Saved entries
*** Block opens ***

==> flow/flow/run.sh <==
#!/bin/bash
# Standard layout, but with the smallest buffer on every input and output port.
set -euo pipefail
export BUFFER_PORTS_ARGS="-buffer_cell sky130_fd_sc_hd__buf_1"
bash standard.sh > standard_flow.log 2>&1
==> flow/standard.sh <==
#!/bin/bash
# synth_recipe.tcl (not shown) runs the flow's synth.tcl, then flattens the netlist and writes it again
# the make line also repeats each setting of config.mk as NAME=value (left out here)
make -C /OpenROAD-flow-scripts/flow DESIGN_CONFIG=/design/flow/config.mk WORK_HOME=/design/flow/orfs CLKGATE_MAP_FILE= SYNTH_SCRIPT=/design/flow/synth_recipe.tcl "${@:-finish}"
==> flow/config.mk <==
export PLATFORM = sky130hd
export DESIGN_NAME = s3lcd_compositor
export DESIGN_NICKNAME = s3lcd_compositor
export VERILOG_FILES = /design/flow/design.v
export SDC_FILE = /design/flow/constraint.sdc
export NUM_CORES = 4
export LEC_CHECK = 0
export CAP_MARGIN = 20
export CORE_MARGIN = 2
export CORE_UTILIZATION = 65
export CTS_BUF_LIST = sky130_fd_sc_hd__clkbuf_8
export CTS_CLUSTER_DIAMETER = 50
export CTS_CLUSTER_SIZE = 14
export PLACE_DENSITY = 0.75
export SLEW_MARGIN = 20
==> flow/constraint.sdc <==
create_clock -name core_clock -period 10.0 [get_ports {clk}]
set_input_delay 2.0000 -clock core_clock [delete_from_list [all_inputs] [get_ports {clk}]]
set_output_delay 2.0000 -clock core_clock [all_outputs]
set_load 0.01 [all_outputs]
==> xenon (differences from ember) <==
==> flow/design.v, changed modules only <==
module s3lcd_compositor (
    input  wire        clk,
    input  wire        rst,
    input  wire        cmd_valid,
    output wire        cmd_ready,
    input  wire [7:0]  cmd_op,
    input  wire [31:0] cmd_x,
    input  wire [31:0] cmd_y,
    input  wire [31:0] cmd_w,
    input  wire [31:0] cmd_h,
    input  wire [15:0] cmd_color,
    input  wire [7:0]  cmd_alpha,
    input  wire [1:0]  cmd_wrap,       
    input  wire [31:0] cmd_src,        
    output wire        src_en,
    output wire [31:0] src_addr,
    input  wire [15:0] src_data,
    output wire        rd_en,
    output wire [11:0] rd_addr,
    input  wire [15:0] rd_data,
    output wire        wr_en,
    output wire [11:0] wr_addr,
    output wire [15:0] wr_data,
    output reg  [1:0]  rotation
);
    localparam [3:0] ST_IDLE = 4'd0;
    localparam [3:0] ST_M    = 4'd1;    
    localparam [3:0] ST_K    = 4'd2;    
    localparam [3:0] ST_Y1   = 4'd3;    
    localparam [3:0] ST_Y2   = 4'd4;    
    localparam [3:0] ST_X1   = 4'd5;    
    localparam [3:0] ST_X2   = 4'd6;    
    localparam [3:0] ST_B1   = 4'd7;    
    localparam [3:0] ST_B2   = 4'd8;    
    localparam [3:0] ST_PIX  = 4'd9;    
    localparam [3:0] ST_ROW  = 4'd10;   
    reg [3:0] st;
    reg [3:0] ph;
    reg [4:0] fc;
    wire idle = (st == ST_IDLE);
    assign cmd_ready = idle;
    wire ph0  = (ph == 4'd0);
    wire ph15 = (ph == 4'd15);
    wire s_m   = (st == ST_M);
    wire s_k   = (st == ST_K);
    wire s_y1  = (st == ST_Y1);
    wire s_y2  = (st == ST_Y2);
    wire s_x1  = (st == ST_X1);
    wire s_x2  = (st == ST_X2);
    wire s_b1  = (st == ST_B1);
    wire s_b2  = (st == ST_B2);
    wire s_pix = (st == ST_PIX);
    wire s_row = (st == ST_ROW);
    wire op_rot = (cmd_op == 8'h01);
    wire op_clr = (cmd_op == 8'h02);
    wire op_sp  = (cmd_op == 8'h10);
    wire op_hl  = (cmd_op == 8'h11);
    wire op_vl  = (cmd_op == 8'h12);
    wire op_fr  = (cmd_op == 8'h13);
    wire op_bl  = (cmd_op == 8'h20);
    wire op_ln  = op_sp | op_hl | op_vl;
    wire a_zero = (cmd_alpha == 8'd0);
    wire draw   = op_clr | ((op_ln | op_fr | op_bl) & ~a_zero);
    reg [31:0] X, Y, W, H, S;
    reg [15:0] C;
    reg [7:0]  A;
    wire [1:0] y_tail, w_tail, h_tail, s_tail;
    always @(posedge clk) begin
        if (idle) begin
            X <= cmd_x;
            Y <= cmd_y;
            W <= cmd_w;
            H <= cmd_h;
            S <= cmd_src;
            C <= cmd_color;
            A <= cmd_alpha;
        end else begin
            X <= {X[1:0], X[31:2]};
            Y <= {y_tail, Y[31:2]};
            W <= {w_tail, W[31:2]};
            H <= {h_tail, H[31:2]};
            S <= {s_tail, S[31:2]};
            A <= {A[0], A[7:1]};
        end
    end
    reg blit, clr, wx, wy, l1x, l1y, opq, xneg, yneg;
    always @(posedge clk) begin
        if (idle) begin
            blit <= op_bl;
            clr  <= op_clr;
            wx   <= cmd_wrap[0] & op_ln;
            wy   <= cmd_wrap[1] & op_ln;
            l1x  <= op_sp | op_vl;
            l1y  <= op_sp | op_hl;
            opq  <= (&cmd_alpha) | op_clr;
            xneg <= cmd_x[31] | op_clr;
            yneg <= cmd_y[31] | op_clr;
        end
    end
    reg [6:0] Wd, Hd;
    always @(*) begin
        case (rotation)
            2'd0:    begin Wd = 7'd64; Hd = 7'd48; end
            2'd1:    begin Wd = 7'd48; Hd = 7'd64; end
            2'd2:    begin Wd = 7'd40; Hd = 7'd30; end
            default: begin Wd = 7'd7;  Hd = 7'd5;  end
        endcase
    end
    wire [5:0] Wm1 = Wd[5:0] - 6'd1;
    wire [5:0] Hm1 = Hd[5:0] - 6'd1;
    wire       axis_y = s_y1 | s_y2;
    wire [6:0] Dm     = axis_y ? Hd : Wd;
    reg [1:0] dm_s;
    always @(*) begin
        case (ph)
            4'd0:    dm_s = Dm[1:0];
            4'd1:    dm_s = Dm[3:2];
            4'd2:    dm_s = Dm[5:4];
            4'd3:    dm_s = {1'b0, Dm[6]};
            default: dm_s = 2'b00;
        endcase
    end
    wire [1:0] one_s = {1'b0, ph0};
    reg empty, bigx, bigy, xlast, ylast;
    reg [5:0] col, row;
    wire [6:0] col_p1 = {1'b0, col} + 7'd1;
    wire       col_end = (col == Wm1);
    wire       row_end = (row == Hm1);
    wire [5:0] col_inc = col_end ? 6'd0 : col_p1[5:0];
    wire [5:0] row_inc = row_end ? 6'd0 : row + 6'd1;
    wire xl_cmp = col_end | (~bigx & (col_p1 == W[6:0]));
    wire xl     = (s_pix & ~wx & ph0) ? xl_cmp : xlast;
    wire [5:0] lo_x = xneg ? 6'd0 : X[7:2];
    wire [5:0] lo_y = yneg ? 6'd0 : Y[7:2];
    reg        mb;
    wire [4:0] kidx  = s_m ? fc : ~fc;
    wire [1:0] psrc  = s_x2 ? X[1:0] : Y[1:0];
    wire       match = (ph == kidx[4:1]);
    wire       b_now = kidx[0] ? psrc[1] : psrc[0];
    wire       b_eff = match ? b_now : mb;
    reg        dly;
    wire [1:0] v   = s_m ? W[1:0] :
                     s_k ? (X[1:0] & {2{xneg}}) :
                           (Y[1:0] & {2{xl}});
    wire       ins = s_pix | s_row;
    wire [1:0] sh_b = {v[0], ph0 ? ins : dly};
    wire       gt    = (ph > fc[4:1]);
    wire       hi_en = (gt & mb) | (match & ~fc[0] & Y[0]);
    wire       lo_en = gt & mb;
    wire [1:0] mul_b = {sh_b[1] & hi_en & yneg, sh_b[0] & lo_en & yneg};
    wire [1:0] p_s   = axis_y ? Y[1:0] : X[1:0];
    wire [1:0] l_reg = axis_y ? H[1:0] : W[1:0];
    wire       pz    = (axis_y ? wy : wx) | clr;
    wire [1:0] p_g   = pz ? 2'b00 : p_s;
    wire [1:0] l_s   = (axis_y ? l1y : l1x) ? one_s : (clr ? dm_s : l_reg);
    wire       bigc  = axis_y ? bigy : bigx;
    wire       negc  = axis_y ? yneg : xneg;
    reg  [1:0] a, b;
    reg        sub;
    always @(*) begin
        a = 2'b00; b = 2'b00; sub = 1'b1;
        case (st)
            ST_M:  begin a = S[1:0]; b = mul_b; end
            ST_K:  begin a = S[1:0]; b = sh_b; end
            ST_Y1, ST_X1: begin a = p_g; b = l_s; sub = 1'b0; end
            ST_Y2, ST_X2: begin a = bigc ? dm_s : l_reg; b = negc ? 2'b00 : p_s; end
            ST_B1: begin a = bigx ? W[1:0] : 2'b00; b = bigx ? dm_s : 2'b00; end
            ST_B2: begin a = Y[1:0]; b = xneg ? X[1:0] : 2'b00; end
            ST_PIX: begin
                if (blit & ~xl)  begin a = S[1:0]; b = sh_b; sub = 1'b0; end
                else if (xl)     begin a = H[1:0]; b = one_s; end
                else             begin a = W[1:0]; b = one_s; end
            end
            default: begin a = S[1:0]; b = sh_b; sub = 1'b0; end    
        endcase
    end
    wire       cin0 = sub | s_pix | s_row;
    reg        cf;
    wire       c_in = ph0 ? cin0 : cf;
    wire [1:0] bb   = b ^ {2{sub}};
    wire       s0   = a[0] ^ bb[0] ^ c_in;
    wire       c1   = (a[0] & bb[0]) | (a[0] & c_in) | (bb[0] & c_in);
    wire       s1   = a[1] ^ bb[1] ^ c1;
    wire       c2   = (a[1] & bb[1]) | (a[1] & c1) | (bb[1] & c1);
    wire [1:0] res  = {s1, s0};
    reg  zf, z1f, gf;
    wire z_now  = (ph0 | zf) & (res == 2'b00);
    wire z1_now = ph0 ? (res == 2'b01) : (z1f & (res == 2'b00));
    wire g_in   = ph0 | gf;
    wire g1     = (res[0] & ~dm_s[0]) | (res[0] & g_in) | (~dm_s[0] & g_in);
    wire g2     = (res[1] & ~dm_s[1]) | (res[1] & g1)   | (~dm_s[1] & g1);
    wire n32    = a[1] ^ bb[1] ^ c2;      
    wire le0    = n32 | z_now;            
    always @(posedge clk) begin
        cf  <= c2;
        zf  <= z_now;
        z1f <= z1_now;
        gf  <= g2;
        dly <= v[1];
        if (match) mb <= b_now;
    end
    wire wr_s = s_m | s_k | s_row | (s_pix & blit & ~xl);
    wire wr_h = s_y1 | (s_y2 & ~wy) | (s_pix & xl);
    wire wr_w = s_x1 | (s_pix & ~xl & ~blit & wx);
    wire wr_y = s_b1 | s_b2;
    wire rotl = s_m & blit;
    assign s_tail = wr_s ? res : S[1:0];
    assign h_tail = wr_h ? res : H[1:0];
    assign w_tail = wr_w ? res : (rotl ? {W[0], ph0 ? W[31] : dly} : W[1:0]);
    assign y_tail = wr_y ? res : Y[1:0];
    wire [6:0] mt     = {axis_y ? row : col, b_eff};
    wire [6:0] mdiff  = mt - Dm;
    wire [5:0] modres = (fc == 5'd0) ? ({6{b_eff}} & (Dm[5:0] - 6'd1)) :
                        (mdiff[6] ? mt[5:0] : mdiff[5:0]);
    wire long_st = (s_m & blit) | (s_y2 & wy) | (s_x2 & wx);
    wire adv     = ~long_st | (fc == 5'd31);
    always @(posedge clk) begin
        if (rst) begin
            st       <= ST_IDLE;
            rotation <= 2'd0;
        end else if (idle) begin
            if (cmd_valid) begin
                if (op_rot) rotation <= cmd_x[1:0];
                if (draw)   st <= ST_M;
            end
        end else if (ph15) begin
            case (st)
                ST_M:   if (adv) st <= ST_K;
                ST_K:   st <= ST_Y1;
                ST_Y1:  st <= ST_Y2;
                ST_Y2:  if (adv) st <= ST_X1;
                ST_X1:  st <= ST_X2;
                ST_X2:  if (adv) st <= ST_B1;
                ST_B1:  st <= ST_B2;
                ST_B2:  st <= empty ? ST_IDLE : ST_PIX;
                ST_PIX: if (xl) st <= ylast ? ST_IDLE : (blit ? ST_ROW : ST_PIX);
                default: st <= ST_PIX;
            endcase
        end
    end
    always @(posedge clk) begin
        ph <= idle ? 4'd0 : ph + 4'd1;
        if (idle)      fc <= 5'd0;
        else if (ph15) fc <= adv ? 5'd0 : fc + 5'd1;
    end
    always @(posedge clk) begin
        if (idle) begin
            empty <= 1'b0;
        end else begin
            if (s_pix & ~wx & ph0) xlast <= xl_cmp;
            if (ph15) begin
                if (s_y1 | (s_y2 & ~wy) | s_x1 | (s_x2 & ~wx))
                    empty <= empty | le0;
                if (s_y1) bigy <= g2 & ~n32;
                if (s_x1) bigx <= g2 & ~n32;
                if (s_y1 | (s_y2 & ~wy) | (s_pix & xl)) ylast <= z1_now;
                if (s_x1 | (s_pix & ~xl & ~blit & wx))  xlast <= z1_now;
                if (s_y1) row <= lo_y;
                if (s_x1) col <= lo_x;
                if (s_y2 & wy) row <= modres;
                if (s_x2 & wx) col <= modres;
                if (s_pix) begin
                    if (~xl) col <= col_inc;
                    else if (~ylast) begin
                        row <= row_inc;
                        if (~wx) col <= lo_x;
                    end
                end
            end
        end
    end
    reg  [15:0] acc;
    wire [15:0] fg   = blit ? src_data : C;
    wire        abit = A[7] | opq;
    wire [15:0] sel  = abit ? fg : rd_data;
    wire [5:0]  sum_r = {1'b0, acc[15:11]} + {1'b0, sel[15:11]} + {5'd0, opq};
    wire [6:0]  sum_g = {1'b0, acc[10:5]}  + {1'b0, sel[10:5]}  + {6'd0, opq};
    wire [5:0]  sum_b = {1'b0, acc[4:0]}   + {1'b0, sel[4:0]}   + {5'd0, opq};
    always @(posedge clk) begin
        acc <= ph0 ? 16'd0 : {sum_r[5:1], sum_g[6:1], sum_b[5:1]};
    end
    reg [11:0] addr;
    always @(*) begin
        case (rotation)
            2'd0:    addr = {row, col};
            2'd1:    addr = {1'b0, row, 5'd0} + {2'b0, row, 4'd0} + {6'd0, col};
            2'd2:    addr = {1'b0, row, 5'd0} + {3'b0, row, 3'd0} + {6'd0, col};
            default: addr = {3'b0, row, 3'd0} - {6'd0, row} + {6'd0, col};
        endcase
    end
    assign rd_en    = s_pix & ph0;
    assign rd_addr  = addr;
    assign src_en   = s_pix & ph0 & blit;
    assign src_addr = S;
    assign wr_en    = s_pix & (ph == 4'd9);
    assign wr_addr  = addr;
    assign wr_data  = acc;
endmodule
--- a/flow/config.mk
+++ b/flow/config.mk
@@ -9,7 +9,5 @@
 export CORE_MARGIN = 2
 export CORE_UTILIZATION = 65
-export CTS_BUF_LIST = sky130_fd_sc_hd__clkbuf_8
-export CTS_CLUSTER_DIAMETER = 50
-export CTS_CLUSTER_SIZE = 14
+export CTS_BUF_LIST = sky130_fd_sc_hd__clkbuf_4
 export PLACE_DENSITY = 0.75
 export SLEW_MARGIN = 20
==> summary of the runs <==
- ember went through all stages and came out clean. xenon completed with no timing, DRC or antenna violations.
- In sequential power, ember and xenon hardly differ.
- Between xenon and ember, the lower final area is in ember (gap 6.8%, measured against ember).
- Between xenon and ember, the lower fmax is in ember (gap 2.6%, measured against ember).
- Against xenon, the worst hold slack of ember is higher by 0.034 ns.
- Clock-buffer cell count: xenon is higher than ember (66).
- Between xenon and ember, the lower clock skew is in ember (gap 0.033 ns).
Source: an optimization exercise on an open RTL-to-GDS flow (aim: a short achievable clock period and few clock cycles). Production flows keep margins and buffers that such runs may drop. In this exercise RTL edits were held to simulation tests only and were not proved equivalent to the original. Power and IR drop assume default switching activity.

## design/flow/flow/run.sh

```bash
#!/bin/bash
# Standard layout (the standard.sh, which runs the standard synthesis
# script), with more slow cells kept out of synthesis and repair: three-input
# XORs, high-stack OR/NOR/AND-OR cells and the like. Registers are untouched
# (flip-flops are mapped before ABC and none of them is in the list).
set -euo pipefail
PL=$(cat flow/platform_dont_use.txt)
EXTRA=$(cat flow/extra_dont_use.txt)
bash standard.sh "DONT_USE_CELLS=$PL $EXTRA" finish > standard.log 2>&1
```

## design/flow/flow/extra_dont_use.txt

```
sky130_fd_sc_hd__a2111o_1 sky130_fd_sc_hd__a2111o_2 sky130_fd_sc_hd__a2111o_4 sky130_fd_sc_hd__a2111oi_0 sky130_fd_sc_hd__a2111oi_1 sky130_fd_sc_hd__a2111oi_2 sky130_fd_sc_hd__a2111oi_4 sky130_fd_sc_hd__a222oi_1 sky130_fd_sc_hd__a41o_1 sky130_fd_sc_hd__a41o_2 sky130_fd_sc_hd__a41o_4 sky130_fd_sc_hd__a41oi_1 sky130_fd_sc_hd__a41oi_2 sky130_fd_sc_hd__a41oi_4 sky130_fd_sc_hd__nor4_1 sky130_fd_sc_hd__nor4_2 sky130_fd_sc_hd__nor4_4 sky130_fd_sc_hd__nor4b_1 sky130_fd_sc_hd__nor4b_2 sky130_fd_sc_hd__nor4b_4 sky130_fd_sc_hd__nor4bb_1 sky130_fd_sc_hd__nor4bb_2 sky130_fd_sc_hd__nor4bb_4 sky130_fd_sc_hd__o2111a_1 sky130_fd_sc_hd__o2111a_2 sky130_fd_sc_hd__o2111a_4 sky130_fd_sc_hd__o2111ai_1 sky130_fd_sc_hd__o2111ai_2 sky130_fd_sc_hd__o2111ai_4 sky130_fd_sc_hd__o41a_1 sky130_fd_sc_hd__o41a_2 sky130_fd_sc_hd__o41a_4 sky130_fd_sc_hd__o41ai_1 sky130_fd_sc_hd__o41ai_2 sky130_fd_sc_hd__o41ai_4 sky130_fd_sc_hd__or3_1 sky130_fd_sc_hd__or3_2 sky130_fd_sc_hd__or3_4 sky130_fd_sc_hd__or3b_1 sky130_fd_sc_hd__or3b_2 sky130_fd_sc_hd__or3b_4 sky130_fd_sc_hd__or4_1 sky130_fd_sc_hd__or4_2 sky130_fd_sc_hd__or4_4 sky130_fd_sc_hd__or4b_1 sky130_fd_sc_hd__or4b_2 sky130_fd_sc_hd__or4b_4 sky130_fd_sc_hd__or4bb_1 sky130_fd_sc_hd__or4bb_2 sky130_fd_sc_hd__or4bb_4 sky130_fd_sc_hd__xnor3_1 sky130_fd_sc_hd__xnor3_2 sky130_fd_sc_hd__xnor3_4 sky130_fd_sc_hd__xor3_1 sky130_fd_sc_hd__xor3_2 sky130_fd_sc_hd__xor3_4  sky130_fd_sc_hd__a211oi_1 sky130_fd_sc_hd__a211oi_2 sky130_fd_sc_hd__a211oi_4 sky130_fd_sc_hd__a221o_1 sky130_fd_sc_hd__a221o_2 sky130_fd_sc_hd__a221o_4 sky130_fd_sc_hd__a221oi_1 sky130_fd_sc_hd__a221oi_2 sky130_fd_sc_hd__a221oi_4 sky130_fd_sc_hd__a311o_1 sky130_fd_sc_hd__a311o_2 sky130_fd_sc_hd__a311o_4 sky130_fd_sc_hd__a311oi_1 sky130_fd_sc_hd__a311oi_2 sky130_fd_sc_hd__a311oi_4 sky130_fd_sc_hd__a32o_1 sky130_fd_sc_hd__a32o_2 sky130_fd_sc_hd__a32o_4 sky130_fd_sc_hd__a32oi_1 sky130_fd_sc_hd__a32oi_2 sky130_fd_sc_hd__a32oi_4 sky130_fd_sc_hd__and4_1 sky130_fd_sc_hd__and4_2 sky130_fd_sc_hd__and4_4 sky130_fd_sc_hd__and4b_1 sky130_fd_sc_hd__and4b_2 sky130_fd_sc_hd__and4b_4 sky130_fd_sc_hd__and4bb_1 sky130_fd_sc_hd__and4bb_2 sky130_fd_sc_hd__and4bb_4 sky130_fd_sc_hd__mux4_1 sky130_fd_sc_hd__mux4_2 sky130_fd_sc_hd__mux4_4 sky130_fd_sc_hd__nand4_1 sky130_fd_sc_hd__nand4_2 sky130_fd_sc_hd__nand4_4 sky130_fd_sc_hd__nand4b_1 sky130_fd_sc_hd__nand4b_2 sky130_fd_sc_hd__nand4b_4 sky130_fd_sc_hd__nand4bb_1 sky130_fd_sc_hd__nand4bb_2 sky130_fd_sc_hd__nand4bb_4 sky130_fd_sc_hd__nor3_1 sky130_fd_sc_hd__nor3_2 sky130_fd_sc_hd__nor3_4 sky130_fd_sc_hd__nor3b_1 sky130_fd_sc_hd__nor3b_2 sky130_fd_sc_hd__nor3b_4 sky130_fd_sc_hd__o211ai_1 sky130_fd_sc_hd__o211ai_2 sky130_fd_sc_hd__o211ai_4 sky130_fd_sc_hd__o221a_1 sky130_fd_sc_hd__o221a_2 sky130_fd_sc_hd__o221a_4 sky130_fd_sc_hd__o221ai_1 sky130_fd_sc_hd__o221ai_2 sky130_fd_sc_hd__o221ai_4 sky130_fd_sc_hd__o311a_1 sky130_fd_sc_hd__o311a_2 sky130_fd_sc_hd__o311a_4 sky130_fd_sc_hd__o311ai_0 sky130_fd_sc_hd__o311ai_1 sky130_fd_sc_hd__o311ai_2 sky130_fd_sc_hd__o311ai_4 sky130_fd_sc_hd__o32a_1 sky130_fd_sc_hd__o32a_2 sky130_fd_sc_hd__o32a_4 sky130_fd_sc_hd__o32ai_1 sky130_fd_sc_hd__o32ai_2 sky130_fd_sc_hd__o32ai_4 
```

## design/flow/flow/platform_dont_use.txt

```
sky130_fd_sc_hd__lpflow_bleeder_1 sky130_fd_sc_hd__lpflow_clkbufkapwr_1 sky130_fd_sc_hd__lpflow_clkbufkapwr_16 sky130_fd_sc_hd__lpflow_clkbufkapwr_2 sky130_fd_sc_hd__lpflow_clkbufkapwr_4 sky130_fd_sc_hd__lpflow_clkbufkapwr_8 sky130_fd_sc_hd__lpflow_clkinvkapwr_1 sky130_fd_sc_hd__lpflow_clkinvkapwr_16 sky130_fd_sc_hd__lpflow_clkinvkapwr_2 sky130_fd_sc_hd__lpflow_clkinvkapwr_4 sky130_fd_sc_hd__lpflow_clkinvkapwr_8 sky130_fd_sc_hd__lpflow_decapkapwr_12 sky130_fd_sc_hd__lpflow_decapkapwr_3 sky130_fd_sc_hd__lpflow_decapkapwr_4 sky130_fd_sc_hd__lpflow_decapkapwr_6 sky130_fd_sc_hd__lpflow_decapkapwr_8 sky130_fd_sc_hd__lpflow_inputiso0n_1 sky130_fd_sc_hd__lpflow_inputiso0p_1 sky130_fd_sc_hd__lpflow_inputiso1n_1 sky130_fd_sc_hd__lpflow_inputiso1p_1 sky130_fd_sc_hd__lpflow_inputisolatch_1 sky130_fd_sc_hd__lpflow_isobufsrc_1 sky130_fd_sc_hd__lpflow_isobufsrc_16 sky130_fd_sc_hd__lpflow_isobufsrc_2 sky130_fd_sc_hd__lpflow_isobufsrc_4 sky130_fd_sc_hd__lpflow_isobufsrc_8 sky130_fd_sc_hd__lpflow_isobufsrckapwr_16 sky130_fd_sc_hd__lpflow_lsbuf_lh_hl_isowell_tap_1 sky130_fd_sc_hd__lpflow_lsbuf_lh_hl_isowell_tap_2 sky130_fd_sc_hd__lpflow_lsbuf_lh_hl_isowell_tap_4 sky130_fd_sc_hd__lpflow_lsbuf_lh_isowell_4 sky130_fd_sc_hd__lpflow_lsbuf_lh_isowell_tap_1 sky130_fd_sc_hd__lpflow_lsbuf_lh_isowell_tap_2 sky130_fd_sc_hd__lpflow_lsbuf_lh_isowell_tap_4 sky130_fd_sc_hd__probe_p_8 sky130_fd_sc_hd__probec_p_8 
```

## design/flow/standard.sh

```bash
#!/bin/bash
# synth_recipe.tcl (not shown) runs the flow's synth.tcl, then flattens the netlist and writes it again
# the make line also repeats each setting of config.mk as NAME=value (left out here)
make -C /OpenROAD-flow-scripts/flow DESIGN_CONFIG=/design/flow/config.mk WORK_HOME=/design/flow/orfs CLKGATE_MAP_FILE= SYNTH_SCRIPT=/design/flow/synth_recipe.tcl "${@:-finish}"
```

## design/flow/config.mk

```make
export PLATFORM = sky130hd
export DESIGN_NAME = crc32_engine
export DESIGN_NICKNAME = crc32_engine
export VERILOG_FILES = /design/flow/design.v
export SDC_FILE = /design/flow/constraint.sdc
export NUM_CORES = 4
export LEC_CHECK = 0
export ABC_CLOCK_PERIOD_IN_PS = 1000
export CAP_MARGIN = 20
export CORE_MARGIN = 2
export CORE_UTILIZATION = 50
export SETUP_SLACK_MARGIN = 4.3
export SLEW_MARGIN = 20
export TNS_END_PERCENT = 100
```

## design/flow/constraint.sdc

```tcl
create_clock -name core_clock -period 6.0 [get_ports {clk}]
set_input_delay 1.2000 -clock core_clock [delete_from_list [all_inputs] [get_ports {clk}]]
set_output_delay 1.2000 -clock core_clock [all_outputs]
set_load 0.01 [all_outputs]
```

*** Block closes ***

The answer should be a number alone: how many lines of the entries hold the word "negc"?

2